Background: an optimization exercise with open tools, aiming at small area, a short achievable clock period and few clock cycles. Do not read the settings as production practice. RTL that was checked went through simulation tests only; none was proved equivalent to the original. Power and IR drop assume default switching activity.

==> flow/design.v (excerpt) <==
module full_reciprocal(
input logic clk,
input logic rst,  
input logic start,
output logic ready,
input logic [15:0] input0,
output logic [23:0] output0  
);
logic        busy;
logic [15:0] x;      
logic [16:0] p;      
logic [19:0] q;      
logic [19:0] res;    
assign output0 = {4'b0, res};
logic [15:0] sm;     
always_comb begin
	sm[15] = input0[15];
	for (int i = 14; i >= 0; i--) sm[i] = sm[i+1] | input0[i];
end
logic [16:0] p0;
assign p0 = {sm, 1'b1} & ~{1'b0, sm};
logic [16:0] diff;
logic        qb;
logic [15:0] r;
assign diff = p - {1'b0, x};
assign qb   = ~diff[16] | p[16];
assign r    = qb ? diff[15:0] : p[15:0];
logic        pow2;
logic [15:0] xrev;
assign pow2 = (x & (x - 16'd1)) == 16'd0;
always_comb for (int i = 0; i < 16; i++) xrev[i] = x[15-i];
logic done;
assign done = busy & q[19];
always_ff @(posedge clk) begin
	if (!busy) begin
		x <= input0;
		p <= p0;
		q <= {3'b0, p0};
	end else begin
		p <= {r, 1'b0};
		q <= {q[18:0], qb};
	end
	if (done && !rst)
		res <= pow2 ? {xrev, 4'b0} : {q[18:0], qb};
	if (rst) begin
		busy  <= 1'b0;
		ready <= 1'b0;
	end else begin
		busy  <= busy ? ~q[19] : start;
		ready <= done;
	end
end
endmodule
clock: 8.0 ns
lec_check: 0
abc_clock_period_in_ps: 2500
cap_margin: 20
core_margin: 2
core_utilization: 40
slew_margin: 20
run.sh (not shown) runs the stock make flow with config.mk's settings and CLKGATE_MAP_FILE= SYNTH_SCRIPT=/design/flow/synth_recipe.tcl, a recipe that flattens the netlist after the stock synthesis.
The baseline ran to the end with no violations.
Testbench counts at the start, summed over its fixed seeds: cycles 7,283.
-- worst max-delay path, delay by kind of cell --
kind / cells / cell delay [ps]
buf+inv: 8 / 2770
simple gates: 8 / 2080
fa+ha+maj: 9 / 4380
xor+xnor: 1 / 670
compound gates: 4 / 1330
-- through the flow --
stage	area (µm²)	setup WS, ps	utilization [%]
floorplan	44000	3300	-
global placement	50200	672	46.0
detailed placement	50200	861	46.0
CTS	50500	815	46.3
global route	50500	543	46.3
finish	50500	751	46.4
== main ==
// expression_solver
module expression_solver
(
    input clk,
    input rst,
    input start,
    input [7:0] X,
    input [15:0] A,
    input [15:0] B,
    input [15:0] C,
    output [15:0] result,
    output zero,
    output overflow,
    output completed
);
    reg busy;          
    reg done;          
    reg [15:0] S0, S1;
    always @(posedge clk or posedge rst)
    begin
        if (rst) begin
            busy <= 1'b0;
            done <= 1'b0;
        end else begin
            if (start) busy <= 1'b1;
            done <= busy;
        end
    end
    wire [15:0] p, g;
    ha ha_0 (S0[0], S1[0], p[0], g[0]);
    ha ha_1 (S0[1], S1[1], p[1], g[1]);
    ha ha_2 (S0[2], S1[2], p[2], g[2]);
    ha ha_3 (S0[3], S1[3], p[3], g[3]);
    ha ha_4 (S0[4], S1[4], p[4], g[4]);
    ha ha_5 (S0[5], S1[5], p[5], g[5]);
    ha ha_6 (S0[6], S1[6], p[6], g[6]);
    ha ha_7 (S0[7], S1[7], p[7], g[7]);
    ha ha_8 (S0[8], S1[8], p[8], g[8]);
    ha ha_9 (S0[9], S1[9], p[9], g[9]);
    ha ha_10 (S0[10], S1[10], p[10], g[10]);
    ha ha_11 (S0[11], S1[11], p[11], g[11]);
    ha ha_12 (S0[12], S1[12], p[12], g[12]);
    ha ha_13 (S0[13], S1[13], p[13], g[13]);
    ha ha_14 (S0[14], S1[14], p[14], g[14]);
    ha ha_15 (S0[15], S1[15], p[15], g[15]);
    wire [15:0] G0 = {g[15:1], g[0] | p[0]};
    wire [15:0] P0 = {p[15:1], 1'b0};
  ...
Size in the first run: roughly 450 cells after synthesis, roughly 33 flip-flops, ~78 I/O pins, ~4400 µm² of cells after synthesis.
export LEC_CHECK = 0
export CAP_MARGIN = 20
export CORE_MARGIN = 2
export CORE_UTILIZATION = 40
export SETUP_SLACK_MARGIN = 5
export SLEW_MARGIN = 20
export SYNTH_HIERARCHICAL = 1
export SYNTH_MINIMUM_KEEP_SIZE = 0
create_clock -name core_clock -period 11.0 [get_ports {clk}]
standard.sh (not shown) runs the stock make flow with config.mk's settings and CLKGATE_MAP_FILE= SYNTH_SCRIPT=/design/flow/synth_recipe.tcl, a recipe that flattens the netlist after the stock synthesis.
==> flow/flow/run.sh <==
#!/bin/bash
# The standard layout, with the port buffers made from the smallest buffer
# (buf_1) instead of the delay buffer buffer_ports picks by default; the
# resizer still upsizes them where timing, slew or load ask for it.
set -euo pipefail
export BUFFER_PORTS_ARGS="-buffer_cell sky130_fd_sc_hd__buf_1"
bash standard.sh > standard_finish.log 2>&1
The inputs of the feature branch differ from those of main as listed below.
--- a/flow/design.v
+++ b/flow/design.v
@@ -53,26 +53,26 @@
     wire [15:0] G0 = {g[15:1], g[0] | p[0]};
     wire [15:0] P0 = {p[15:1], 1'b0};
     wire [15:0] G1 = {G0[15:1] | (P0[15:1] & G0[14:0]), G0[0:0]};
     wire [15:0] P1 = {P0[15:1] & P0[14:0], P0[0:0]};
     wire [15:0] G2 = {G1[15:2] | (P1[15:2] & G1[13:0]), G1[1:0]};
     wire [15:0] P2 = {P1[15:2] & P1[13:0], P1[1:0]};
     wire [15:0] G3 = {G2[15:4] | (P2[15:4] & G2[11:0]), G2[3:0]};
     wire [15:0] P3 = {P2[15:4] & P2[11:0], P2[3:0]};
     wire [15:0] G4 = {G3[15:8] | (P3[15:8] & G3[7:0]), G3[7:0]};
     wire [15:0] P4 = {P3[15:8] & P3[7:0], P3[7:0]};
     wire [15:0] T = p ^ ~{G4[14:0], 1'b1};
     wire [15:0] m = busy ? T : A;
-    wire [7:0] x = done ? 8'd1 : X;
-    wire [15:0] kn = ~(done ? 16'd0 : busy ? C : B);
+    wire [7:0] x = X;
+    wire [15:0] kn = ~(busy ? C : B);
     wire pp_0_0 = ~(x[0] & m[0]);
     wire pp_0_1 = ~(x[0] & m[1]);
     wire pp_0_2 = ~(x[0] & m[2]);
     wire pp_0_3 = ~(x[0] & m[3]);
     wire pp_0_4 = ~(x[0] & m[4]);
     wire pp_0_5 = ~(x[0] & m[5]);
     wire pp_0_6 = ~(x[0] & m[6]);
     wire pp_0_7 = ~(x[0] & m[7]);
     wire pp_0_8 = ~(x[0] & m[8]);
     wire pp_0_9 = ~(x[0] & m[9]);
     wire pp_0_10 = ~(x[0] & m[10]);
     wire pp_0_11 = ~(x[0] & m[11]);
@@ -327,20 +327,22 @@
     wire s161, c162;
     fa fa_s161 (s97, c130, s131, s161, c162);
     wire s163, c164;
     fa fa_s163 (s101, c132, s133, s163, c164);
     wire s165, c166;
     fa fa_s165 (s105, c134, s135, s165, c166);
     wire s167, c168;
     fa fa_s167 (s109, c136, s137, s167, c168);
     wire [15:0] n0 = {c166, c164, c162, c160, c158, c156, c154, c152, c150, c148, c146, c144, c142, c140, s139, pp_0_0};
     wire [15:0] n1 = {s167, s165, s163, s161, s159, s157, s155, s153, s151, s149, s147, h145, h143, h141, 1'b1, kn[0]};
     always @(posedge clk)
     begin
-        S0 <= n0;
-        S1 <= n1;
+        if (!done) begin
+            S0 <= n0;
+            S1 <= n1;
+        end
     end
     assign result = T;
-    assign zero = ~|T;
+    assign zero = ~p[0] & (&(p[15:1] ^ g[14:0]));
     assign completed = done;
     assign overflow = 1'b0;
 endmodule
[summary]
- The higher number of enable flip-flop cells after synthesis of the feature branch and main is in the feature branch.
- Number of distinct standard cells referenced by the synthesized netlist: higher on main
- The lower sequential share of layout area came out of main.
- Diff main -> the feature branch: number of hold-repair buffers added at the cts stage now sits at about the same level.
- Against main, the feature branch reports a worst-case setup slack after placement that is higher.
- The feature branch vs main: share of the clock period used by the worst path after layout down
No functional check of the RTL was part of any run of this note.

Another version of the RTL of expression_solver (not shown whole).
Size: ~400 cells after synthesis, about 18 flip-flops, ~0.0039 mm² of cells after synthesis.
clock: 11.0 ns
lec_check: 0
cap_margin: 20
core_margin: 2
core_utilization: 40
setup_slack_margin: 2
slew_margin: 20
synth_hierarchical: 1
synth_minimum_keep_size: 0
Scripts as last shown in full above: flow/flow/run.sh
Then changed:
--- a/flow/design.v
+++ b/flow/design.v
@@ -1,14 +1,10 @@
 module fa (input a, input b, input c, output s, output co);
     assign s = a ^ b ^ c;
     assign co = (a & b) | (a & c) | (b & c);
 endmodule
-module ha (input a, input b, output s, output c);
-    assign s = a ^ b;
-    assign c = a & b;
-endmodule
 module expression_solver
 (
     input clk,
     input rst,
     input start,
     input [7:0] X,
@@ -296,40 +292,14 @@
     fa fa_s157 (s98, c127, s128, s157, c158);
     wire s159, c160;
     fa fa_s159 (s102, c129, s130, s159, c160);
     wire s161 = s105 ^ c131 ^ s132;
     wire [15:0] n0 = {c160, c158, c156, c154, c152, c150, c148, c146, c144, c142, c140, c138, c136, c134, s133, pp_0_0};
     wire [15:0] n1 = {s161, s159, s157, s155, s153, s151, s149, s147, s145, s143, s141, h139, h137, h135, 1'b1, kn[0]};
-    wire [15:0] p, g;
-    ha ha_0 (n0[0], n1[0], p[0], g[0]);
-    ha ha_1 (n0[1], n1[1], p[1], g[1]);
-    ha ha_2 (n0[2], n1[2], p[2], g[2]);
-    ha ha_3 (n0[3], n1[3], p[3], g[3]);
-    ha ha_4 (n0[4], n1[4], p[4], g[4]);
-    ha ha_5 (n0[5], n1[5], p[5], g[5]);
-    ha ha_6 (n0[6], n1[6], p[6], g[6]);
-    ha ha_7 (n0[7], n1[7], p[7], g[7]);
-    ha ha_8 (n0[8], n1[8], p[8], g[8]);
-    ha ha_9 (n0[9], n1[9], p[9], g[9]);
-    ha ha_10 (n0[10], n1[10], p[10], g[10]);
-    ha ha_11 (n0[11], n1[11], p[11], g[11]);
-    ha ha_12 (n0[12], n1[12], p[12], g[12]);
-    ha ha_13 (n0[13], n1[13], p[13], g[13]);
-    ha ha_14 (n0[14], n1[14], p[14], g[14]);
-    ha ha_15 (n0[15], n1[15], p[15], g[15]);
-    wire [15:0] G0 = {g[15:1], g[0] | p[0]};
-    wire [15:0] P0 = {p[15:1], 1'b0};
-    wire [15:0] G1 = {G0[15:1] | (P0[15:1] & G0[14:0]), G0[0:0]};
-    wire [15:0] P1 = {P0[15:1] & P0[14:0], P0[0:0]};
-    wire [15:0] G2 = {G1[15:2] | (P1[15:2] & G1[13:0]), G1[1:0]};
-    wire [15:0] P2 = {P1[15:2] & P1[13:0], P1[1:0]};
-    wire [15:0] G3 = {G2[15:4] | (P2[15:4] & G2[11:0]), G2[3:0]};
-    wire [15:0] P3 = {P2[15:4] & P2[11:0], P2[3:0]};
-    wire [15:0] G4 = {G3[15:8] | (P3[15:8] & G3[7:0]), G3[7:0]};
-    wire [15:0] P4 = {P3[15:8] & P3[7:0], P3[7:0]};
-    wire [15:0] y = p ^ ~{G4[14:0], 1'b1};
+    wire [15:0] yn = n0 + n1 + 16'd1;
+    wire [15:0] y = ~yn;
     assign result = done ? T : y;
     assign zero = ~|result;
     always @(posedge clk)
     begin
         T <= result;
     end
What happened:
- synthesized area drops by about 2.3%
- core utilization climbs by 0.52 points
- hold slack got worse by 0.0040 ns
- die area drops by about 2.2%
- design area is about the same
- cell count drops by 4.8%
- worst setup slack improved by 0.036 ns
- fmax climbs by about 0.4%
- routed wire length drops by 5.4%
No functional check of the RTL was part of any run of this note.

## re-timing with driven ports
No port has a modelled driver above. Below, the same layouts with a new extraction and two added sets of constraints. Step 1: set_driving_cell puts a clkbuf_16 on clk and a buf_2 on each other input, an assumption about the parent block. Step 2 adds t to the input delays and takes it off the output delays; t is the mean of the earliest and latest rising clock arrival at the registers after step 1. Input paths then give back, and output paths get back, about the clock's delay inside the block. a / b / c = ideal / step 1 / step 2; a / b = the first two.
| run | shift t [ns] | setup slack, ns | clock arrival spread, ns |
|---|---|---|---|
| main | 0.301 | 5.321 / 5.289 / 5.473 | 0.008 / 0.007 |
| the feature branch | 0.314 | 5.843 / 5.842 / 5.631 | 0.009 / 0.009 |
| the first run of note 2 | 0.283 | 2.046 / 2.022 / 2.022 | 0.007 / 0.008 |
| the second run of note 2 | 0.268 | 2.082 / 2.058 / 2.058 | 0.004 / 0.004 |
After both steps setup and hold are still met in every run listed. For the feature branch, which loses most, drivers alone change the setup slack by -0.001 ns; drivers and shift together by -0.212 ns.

• REQUIRED WORK
Return, word for word, the lines of the data above from the line with "wire pp_0_11 = ~(x[0] & m[11]);" through the line with "- The lower", inclusive.

• OUTPUT OF THE TASK
     wire pp_0_11 = ~(x[0] & m[11]);
@@ -327,20 +327,22 @@
     wire s161, c162;
     fa fa_s161 (s97, c130, s131, s161, c162);
     wire s163, c164;
     fa fa_s163 (s101, c132, s133, s163, c164);
     wire s165, c166;
     fa fa_s165 (s105, c134, s135, s165, c166);
     wire s167, c168;
     fa fa_s167 (s109, c136, s137, s167, c168);
     wire [15:0] n0 = {c166, c164, c162, c160, c158, c156, c154, c152, c150, c148, c146, c144, c142, c140, s139, pp_0_0};
     wire [15:0] n1 = {s167, s165, s163, s161, s159, s157, s155, s153, s151, s149, s147, h145, h143, h141, 1'b1, kn[0]};
     always @(posedge clk)
     begin
-        S0 <= n0;
-        S1 <= n1;
+        if (!done) begin
+            S0 <= n0;
+            S1 <= n1;
+        end
     end
     assign result = T;
-    assign zero = ~|T;
+    assign zero = ~p[0] & (&(p[15:1] ^ g[14:0]));
     assign completed = done;
     assign overflow = 1'b0;
 endmodule
[summary]
- The higher number of enable flip-flop cells after synthesis of the feature branch and main is in the feature branch.
- Number of distinct standard cells referenced by the synthesized netlist: higher on main
- The lower sequential share of layout area came out of main.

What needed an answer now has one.